JUNCTION CITY — A federal grant could remove a stumbling block to projects airport officials say they've had to put on hold even as business has boomed.
Stuart Powell Field will receive a $100,000 Federal Aviation Administration grant to complete the preliminary work for a runway safety area. The grant will fund environmental studies and the first phase of engineering work.
Airport namesake Stuart Powell said the current runway safety area — a buffer space at the end of the runway — is about 130 feet short of the 300-foot minimum.
Powell, who is his 45th year on what is now called the Danville-Boyle County Airport Board, has been frustrated by the impact the relatively new requirement has had on money for other projects. He said the safety zone is the "latch-key" that will unlock support for needed projects like a new fuel system, at least 10 additional private hangars and a second corporate hangar.
The next step will include land acquisition and work such as grading, both things that will require more funding. The airport board has tried to acquire adjacent land to the east through a land swap, but the plans have never materialized.
Despite the holding pattern for some of the work, Powell said the facility has only been getting more traffic.
"We're in a growth mode," Powell said, adding that since the Airport Board took over in 2009 as the fixed base operator fuel sales and flights have doubled.
Powell's ability to garner federal funds to build up the airport are well documented. In addition to several smaller improvements, such as runway resurfacing, the airport added a new administration and corporate office building not long ago.
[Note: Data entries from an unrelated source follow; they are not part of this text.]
--- src/rtl/clock_divider_prog.sv ---
// Runtime-programmable integer clock divider with glitch-free divisor switching.
// Define CLOCK_DIVIDER_PROG_DUTY50_EN to add the negedge stage giving 50% duty for odd divisors.
module clock_divider_prog
    import clock_divider_pkg::*;
#(
    parameter int DIV_W       = 8,
    parameter int DIV_DEFAULT = 4
) (
    input  logic             clk,
    input  logic             reset,
    input  logic             en,
    input  logic [DIV_W-1:0] div_val,
    input  logic             div_load,
    output logic             div_busy,
    output logic [DIV_W-1:0] active_div,
    output logic             out_clk,
    output logic             out_tick
);

    localparam logic [DIV_W-1:0] DIV_RST = DIV_W'(DIV_DEFAULT);

    logic [DIV_W-1:0] cnt;
    logic [DIV_W-1:0] cnt_next;
    logic [DIV_W-1:0] pending;
    logic [DIV_W-1:0] div_req;
    logic [DIV_W-1:0] half;
    logic [DIV_W-1:0] n_new;
    logic             boundary;
    logic             update;
    logic             pos_clk;

    always_comb begin
        div_req  = DIV_W'(clamp_div(32'(div_val)));
        half     = DIV_W'(half_div(32'(active_div)));
        boundary = (cnt >= active_div - DIV_W'(1));
        cnt_next = boundary ? '0 : cnt + DIV_W'(1);
        // A divisor switch happens only at a period boundary or while parked.
        update   = 1'b0;
        n_new    = active_div;
        if (!en || boundary) begin
            if (div_load) begin
                update = 1'b1;
                n_new  = div_req;
            end else if (div_busy) begin
                update = 1'b1;
                n_new  = pending;
            end
        end
    end

    always_ff @(posedge clk) begin
        if (reset) begin
            cnt        <= '0;
            active_div <= DIV_RST;
            pending    <= DIV_RST;
            div_busy   <= 1'b0;
            pos_clk    <= 1'b0;
            out_tick   <= 1'b0;
        end else begin
            if (div_load) begin
                pending <= div_req;
            end
            div_busy <= update ? 1'b0 : (div_load | div_busy);
            if (update) begin
                active_div <= n_new;
            end
            if (en) begin
                cnt      <= cnt_next;
                pos_clk  <= (cnt_next < half);
                out_tick <= boundary;
            end else begin
                // Parking at N-1 makes the first enabled edge a boundary.
                cnt      <= n_new - DIV_W'(1);
                pos_clk  <= 1'b0;
                out_tick <= 1'b0;
            end
        end
    end

`ifdef CLOCK_DIVIDER_PROG_DUTY50_EN
    clkdiv_duty_stage #(
        .ODD_RESET (DIV_RST[0])
    ) u_duty (
        .clk      (clk),
        .reset    (reset),
        .update   (update),
        .odd_next (n_new[0]),
        .pos_clk  (pos_clk),
        .out_clk  (out_clk)
    );
`else
    assign out_clk = pos_clk;
`endif

endmodule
In part due to its location, Powell said the airport's has developed a strong reputation among people who fly north-south routes and have increasingly stopped there to fuel up. In addition to private pilots in the region, the airport is also used frequently by the business communities in Boyle and surrounding counties.
The relationship with the Air Evac medical helicopter company has also continued to grow since they located a base at the airport in 2008 and subsequently expanded their operation.
Powell said Air Evac is planning to use the site for it's northeast regional maintenance center serving the area from Pennsylvania to Tennessee. He said the airport board is in negotiations with Air Evac about making the airport one of the company's training centers.
Kentucky State Police is also considering basing one of its helicopter units at the airport.
"Those things will bring more people and more jobs, but they also emphasize the importance of the airport," Powell said.
The next big influx of planes from across the country will come in October for the vice presidential debate. While some media and political staff will fly into larger cities, many with private planes will come to the airport near Junction City as they did for the 2000 vice presidential debate.
Powell said he met with the Secret Service last week about plans for the event.
Members of the airport board also traveled to Louisville last week for the Kentucky Aviation Association's annual conference, where the airport was one of three featured. Powell is proud the airfield he has been a part of for much of his life has received recognition as one of the leading general aviation airports in the region.